*** Provided entries Section Begins ***

`config.mk`:
```
export PLATFORM = sky130hd
export DESIGN_NAME = spb_search_ctrl
export DESIGN_NICKNAME = d
export VERILOG_FILES = /design/src/rtl/spb_pkg.sv /design/src/rtl/spb_search_ctrl.sv
export SDC_FILE = /design/constraint.sdc
export NUM_CORES = 1
export LEC_CHECK = 0
export BUFFER_PORTS_ARGS = -buffer_cell sky130_fd_sc_hd__buf_2
export CAP_MARGIN = 40
export CELL_PAD_IN_SITES_DETAIL_PLACEMENT = 1
export CELL_PAD_IN_SITES_GLOBAL_PLACEMENT = 1
export CORE_MARGIN = 4
export CORE_UTILIZATION = 44
export CTS_CLUSTER_SIZE = 40
export DETAILED_ROUTE_END_ITERATION = 16
export PLACE_DENSITY_LB_ADDON = 0.1
export SYNTH_ARGS = -nofsm -noshare
export SYNTH_HDL_FRONTEND = slang
export SYNTH_SLANG_ARGS = --single-unit
```
`constraint.sdc`:
```
create_clock -name clk_i -period 12.08 [get_ports clk_i]
set_clock_uncertainty 0.2 [all_clocks]
set_input_delay 0.604 -clock clk_i [delete_from_list [all_inputs] [get_ports clk_i]]
set_output_delay 0.604 -clock clk_i [all_outputs]
set_load 0.01 [all_outputs]
```
`src/rtl/spb_pkg.sv`:
```
`default_nettype none

package spb_pkg;

  localparam int unsigned IdW    = 32;
  localparam int unsigned XyW    = 6;
  localparam int unsigned RingW  = 4;
  localparam int unsigned DeltaW = 6;

  localparam logic [RingW-1:0] RingReset = 4'd2;

  typedef enum logic [1:0] {
    ST_IDLE,
    ST_WALK,
    ST_DONE
  } search_state_e;

  typedef enum logic {
    OP_WRITE = 1'b0,
    OP_PICK  = 1'b1
  } op_e;

  typedef struct packed {
    logic           hit;
    logic [IdW-1:0] id;
    logic [XyW-1:0] x;
    logic [XyW-1:0] y;
  } pick_res_t;

  typedef struct packed {
    logic busy;
    logic res_valid;
  } ctrl_status_t;

endpackage

`default_nettype wire

```
`src/rtl/spb_search_ctrl.sv`:
```
`default_nettype none

module spb_search_ctrl #(
  parameter int unsigned SIDE = 64,
  parameter int unsigned OXW  = 8,
  parameter int unsigned AW   = 12
) (
  input  wire logic                     clk_i,
  input  wire logic                     rst_ni,
  input  wire logic                     start_i,
  input  wire logic [OXW-1:0]           ox_i,
  input  wire logic [OXW-1:0]           oy_i,
  input  wire logic [spb_pkg::RingW-1:0] limit_i,
  output      logic                     rd_en_o,
  output      logic [AW-1:0]            rd_addr_o,
  input  wire logic [spb_pkg::IdW-1:0]   rd_data_i,
  input  wire logic                     res_ready_i,
  output      spb_pkg::ctrl_status_t     status_o,
  output      spb_pkg::pick_res_t        res_o
);
  import spb_pkg::*;

  localparam int unsigned CW = OXW + 4;
  localparam int unsigned XW = $clog2(SIDE);
  localparam int unsigned RW = RingW + 1;

  search_state_e state_q, state_d;

  logic [CW-1:0]            ox_q, ox_d, oy_q, oy_d;
  logic signed [DeltaW-1:0] dx_q, dx_d, dy_q, dy_d;
  logic [RW-1:0]            ring_q, ring_d;
  logic [1:0]               leg_q, leg_d;
  logic                     end_q, end_d;
  logic                     rd_vld_q, rd_vld_d;
  logic [XyW-1:0]           rx_q, rx_d, ry_q, ry_d;
  pick_res_t                res_q, res_d;

  logic [CW-1:0]            px, py;
  logic                     pos_in;
  logic                     hit_now;
  logic signed [DeltaW-1:0] ring_s;
  logic signed [DeltaW-1:0] sdx, sdy;
  logic [RW-1:0]            sring;
  logic [1:0]               sleg;
  logic                     issue;

  assign px = ox_q + {{(CW-DeltaW){dx_q[DeltaW-1]}}, dx_q};
  assign py = oy_q + {{(CW-DeltaW){dy_q[DeltaW-1]}}, dy_q};

  assign pos_in = !px[CW-1] && !py[CW-1] && (px < CW'(SIDE)) && (py < CW'(SIDE));
  assign hit_now = rd_vld_q && (rd_data_i != '0);
  assign issue = (state_q == ST_WALK) && !end_q && !hit_now && pos_in;

  assign rd_addr_o = AW'(py[XW-1:0]) * AW'(SIDE) + AW'(px[XW-1:0]);

  // one spiral step: right, up, left, down
  always_comb begin
    ring_s = $signed({1'b0, ring_q});
    sdx    = dx_q;
    sdy    = dy_q;
    sring  = ring_q;
    sleg   = leg_q;
    case (leg_q)
      2'd0: begin
        sdx = dx_q + 6'sd1;
        if (sdx == ring_s) sleg = 2'd1;
      end
      2'd1: begin
        sdy = dy_q + 6'sd1;
        if (sdy == ring_s) sleg = 2'd2;
      end
      2'd2: begin
        sdx = dx_q - 6'sd1;
        if (-sdx == ring_s) sleg = 2'd3;
      end
      default: begin
        sdy = dy_q - 6'sd1;
        if (-sdy == ring_s) begin
          sleg  = 2'd0;
          sring = ring_q + RW'(1);
        end
      end
    endcase
  end

  always_comb begin
    state_d = state_q;
    case (state_q)
      ST_IDLE: begin
        if (start_i) state_d = ST_WALK;
      end
      ST_WALK: begin
        if (hit_now || end_q) state_d = ST_DONE;
      end
      ST_DONE: begin
        if (res_ready_i) state_d = ST_IDLE;
      end
      default: state_d = ST_IDLE;
    endcase
  end

  always_comb begin
    status_o.busy      = (state_q != ST_IDLE);
    status_o.res_valid = (state_q == ST_DONE);
    rd_en_o            = issue;
  end

  always_comb begin
    ox_d     = ox_q;
    oy_d     = oy_q;
    dx_d     = dx_q;
    dy_d     = dy_q;
    ring_d   = ring_q;
    leg_d    = leg_q;
    end_d    = end_q;
    rx_d     = rx_q;
    ry_d     = ry_q;
    res_d    = res_q;
    rd_vld_d = 1'b0;
    if (state_q == ST_IDLE && start_i) begin
      ox_d   = {{(CW-OXW){1'b0}}, ox_i};
      oy_d   = {{(CW-OXW){1'b0}}, oy_i};
      dx_d   = '0;
      dy_d   = '0;
      ring_d = RW'(1);
      leg_d  = 2'd0;
      end_d  = 1'b0;
      res_d  = '0;
    end else if (state_q == ST_WALK) begin
      if (hit_now) begin
        res_d.hit = 1'b1;
        res_d.id  = rd_data_i;
        res_d.x   = rx_q;
        res_d.y   = ry_q;
      end else if (!end_q) begin
        rd_vld_d = pos_in;
        rx_d     = px[XyW-1:0];
        ry_d     = py[XyW-1:0];
        dx_d     = sdx;
        dy_d     = sdy;
        ring_d   = sring;
        leg_d    = sleg;
        // limit of zero behaves as one
        end_d    = sring > ((limit_i == '0) ? RW'(1) : {1'b0, limit_i});
      end
    end
  end

  always_ff @(posedge clk_i or negedge rst_ni) begin
    if (!rst_ni) begin
      state_q  <= ST_IDLE;
      rd_vld_q <= 1'b0;
      end_q    <= 1'b0;
    end else begin
      state_q  <= state_d;
      rd_vld_q <= rd_vld_d;
      end_q    <= end_d;
    end
  end

  always_ff @(posedge clk_i) begin
    ox_q   <= ox_d;
    oy_q   <= oy_d;
    dx_q   <= dx_d;
    dy_q   <= dy_d;
    ring_q <= ring_d;
    leg_q  <= leg_d;
    rx_q   <= rx_d;
    ry_q   <= ry_d;
    res_q  <= res_d;
  end

  assign res_o = res_q;

endmodule

`default_nettype wire

```
**Word level (Yosys, flattened, before mapping)**

Cells that the tools add are included.

- Flip-flop bits (word level): 96
- Input bits: 56
- Output and inout port bits: 60
- Logic and storage cells: 100

- $add $sub $neg: 10
- Order comparisons: 3
- Equal/unequal tests: 15
- Mux-type cells: 22
- Bitwise operators: 4
- Reduce and logical (&&, ||, !) cells: 31

Operators with widths:

| kind | number |
|---|---|
| $reduce_bool 32->1 | 1 |
| $eq 6x6->1 | 4 |
| $lt 12x7->1 const B | 2 |
| $pmux 6 s2 | 2 |
| $add 9x6->10 | 2 |
| $mux 2 | 7 |
| $add 12x6->12 | 1 |
| $add 6x2->6 const B | 2 |
| $neg 6->6 | 2 |
| $pmux 2 s3 | 2 |
| $reduce_and 4->1 | 3 |
| $sub 6x2->6 const B | 2 |
| $mux 5 | 2 |
| $ne 2x2->1 const B | 5 |
| $logic_and 1x1->1 | 8 |
| $mux 1 | 8 |
| $reduce_and 7->1 | 1 |
| $reduce_and 3->1 | 2 |
| $reduce_bool 2->1 | 3 |
| $add 5x1->5 const B | 1 |
| $gt 5x4->1 | 1 |
| $eq 2x1->1 const B | 2 |
| $eq 2x2->1 const B | 2 |
| $logic_not 1->1 | 4 |
| other kinds (10) | 16 |

**Longest topological paths before layout**

- Word-level depth: 10
- Mapped depth: 19
- Gate-level depth less buffers: 17

**Worst setup path after synthesis**

No wires, ideal clock.

- Kind: reg2reg
- From: register dy_q[0]
- To: register end_q
- Library setup time: 138 ps
- Data arrival time: 3,528 ps
- Required time: 11,742 ps
- Path slack: 8,214 ps
- Cell stages (with the launch flop): 19
- Path buffers: 2
- Clock period less this slack: 3,866 ps
- Cell sequence: dfxtp_1 buf_2 inv_1 ha_1 buf_2 xor2_1 o21ai_0 a21oi_1 o211a_1 o311a_1 nand2_1 nand2_1 ha_1 nor2b_1 o21a_1 o21a_1 o21a_1 nor4_1 nor4_1

- Word-level cells in the longest chain between the ends: 10

RTL lines:

| element | line | text |
|---|---|---|
| start: declaration | spb_search_ctrl.sv:30 | `logic signed [DeltaW-1:0] dx_q, dx_d, dy_q, dy_d;` |
| start signal: assignment | spb_search_ctrl.sv:165 | `dy_q <= dy_d;` |
| $sub 6x2->6 | spb_search_ctrl.sv:77 | `sdy = dy_q - 6'sd1;` |
| $neg 6->6 | spb_search_ctrl.sv:78 | `if (-sdy == ring_s) begin` |
| $eq 6x6->1 | spb_search_ctrl.sv:78 |  |
| $mux 5 | spb_search_ctrl.sv:78 |  |
| $mux 5 | spb_search_ctrl.sv:63 | `case (leg_q)` |
| named net sring[1] | spb_search_ctrl.sv:43 | `logic [RW-1:0] sring;` |
| $gt 5x4->1 | spb_search_ctrl.sv:144 | `end_d = sring > ((limit_i == '0) ? RW'(1) : {1'b0, limit_i});` |
| $mux 1 | spb_search_ctrl.sv:135 | `end else if (!end_q) begin` |
| $mux 1 | spb_search_ctrl.sv:130 | `if (hit_now) begin` |
| $mux 1 | spb_search_ctrl.sv:129 | `end else if (state_q == ST_WALK) begin` |
| $mux 1 | spb_search_ctrl.sv:120 | `if (state_q == ST_IDLE && start_i) begin` |
| end signal: assignment | spb_search_ctrl.sv:157 | `end_q <= end_d;` |
| end: declaration | spb_search_ctrl.sv:33 | `logic end_q, end_d;` |

The timed path passes the listed nets, and every way through them passes these cells. The select of a mux whose other input is x is not followed.
A chain may end at the register's enable or synchronous reset.

**Worst setup path in the final report**

Same ends and word-level chain as after synthesis.

==> summary by stage <==
Timing
Based on the critical path, the design can be clocked at up to 222 MHz. The time the final worst path needs with I/O delays and setup is 4.50 ns. Summed over all failing endpoints, the final setup total negative slack is 0 ns. Setup repair after global routing left no endpoint under its margin. The count of final setup violators is 0. The relative slew slack is 0.467.

At the pin with the least slew margin, the transition time is 0.799 ns. The number of hold violations in the final report is 0. Hold timing on the final database bottoms out at a slack of 0.227 ns. In the finished design, the share of the clock period the worst path needs comes to 0.372. The total count of max-transition violations in the final report came to 0.

Finish
The area taken by flip-flops and latches is 2220 um2. In the layout the commonest cells are 115 x sky130_fd_sc_hd__buf_2, 105 x sky130_fd_sc_hd__nand2_1, 64 x sky130_fd_sc_hd__dfxtp_1. The commonest non-fill, non-tap cell in the layout is sky130_fd_sc_hd__buf_2.

The final core area utilization is 0.533. The multi-input combinational cells in the finished layout cover a total of 2980 um2. The antenna diode instance count is 0. The filler cells instantiated in the layout total 1489.

The layout-stage area growth over the synthesis result is 18.3%. The share of cells above drive strength 1 is 0.214. The final-stage net count is 811.

Synth
For this run, the leading register cell type out of synthesis is sky130_fd_sc_hd__dfxtp_1. After synthesis the cells add up to 5430 um2. The count of warnings emitted by yosys is 0. The synthesized design contains 96 register bits. The cell count after synthesis came out at 619. When the netlist entered floorplanning its net count stood at 710. Of all flip-flops after synthesis, the portion carrying an async set or reset was 0.0417. For this run, the register share of the synthesized area comes to 0.409. The number of flops mapped to enable cells by yosys is 28. The number of library cell types mapped by synthesis is 69. The post-synthesis area per instance is 8.77 um2.

Routing
The total detailed-routing wirelength is 15200 um. In the final routed layout, each cell accounts on average for 17.0 um. Wire segments on met3 add up to 814 um in the final route. The detail route stage leaves a number of antenna-violating nets equal to 0.

The detail-routed via count per cell is 5.47. In the final routing, the length of wire on met1 measures 6470 um. For this run, design rule violations remaining after detail routing come to 0. The routed design uses 7610 um of met2 wire.

The detailed router finished its first iteration with 249 violations. The via count is 4889. After detailed routing, no signal wire sits above met4. The first TritonRoute pass finished after 4 iterations.

Clocking
At the later pin of the worst-skew pair, clock insertion delay measures 0.35 ns. The number of sinks on the clock net is 96. The clock passes through at most 2 buffers. The post-CTS setup buffer count is 0. The number of levels the H-tree was split into is 3. After clock tree synthesis, the clock-pin slew on the worst setup and hold paths is 0.07 ns.

The CTS buffer count is 9. The master cell of the clock root buffer is sky130_fd_sc_hd__clkbuf_16. TritonCTS built the clock tree.

Floorplan
The count of pins on the block boundary is 116. The number of placement rows is 40. The die width is 119 um.

After floorplanning, the core was sized to cover 12100 um2. The height of the die is 119 um. The floorplan step defined a die boundary enclosing 14200 um2. For this configuration, the core starts out at a cell density of 0.450.

Worst hold path
The path class of the tightest hold or removal check is primary input to register. The count of cells along the worst hold path is 1.

Power
For this design the ratio of total power to cell area is 243 nW/um2. The part of the power in the clock network is 0.178. In this run the power spent charging and discharging nets is 0.678 mW.

The final total power is 1.56 mW. The net switching fraction of the power is 0.434. The internal power of the cells totals 0.883 mW. Of the total power, combinational logic draws 0.491. Of the total power, registers draw 0.331. The analysis attributes to cell leakage a power of 2.68 nW. The peak supply drop is 161 uV.

Setup path
Among cell families on the critical path, the largest total delay comes from compound AO/OA/AOI/OAI gates. For the worst setup path, the data required time is 12.09 ns. The launching element type of the critical path is a register. The signal on the critical path passes through inv_1, ha_1, nand2_1, o21ai_0, a21oi_1, o211a_1, o311ai_2, nand2_1, nand2_1, ha_1, nor2b_1, o21a_1, o21a_1, o21a_1, nor4_1, nor4_1. The number of cells traversed by the worst register-to-register path is 16. Counting buffers and inverters, the worst setup path is 16 cells deep.

STA puts the critical path data arrival time at 4.51 ns. Among all stages on the critical path, the largest delay is contributed by sky130_fd_sc_hd__dfxtp_1. In this run the register-to-register setup slack is 7.58 ns.

Counting both buffers and inverters, the worst setup path holds a total of 1. Along the worst path, the maximum fanout reaches 15. The largest single stage delay on the critical path is 0.66 ns. The category of the critical setup timing path is register to register. STA classifies the critical path endpoint as a register.

Placed design
The number of port buffers is 115. The wire-length estimate of the detail-placed layout is 11300 um. Routability-driven placement finished with a final weighted congestion of 0.875.

GRT
The global-route wire length before repair is 24900 um. The initial antenna violation count was 0. The total global routing track utilization is 0.216. The number of global-route vias before repair is 5050.

The total overflow left after global routing is 0. Entering global routing, the biggest net connects 46 pins.

Run
Across the run, the number of max-cap violations was 0.

Status
The flow ran to the end, and the final reports show no timing, DRC or antenna violations.
[synthesized netlist by cell type (7+ instances only)]
library cell | n | share of area
sky130_fd_sc_hd__clkbuf_1 | 23 | 0.016
sky130_fd_sc_hd__nor2b_1 | 10 | 0.012
sky130_fd_sc_hd__nand3_1 | 15 | 0.014
sky130_fd_sc_hd__nor3_1 | 12 | 0.011
sky130_fd_sc_hd__a21oi_1 | 61 | 0.056
sky130_fd_sc_hd__nor4_1 | 13 | 0.015
sky130_fd_sc_hd__ha_1 | 33 | 0.076
sky130_fd_sc_hd__inv_1 | 28 | 0.019
sky130_fd_sc_hd__xor2_1 | 16 | 0.026
sky130_fd_sc_hd__dfxtp_1 | 64 | 0.24
sky130_fd_sc_hd__nor2_1 | 34 | 0.023
sky130_fd_sc_hd__nand4_1 | 8 | 0.0092
sky130_fd_sc_hd__nand2_1 | 105 | 0.073
sky130_fd_sc_hd__edfxtp_1 | 28 | 0.15
sky130_fd_sc_hd__o21a_1 | 11 | 0.015
sky130_fd_sc_hd__or3_1 | 11 | 0.013
sky130_fd_sc_hd__o21ai_0 | 26 | 0.024
sky130_fd_sc_hd__a31oi_1 | 7 | 0.0081
sky130_fd_sc_hd__xnor2_1 | 26 | 0.042
[cell type report]
| class | count | share of cell area |
|---|---|---|
| well taps | 168 | 0.0327 |
| clock buffers | 12 | 0.0399 |
| multi-input cells | 464 | 0.464 |
| inverters | 29 | 0.0169 |
| flip-flops and latches | 96 | 0.346 |
| clock inverters | 4 | 0.00428 |
| repair buffers | 120 | 0.0958 |
[timing repair]
action / 4_1_cts / 5_1_grt
hold endpoints to repair: 4 / 0
resized for setup: 0 / 0
hold buffers: 1 / 0
[cells by family after synthesis]
group	count (synthesis)	share of synthesized area
AOI/OAI and AO/OA	150	0.184
xor gates and xnor gates	42	0.0677
adders and majority gates	35	0.0834
buffers and inverters	59	0.0433
DFF	96	0.409
muxes	7	0.0134
and+or+nand+nor	230	0.199
[power by group through the flow]
stage	Combinational (mW)	Clock, mW	Sequential [mW]
6_report	0.767	0.277	0.516
5_1_grt	0.855	0.302	0.529
3_3_place_gp	0.726	0	0.515
3_5_place_dp	0.765	0	0.523
2_1_floorplan	0.578	0	0.478
4_1_cts	0.773	0.287	0.516
[worst paths after layout]
check	to	startpoint
max	end_q	dy_q[0]
min	ox_q[7]	ox_i[7]
max reg2reg	end_q	dy_q[0]
min reg2reg	res_o[3]	res_o[3]
max in group asynchronous	state_q[1]	rst_ni
min in group asynchronous	state_q[0]	rst_ni
[stage by stage]
stage	cells	setup slack (ns)	cell area, um2
floorplan	619	8.21	5430
global placement	876	7.86	6130
detailed placement	876	7.58	6130
CTS	893	7.56	6420
global route	893	7.25	6420
finish	893	7.58	6420
[routing by layer]
metal  global-route usage  vias up
met5                    0        -
met4               0.0804        0
met3               0.0427       20
met2                0.386      114
met1                0.256     2356
li1                     -     2399
[state kept, by name, summed over array words and instances, names as in the netlist, 5 cells and up]
name	flops
oy_q	8
rx_q	6
res_o	45
ring_q	5
ry_q	6
ox_q	8
dx_q	6
dy_q	6
Power figures use the tool's default switching activity.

*** Provided entries Section Ends ***

### What the task asks
How many of the lines in the records include the word "parameter"? Only the number should be given.

### Answer
3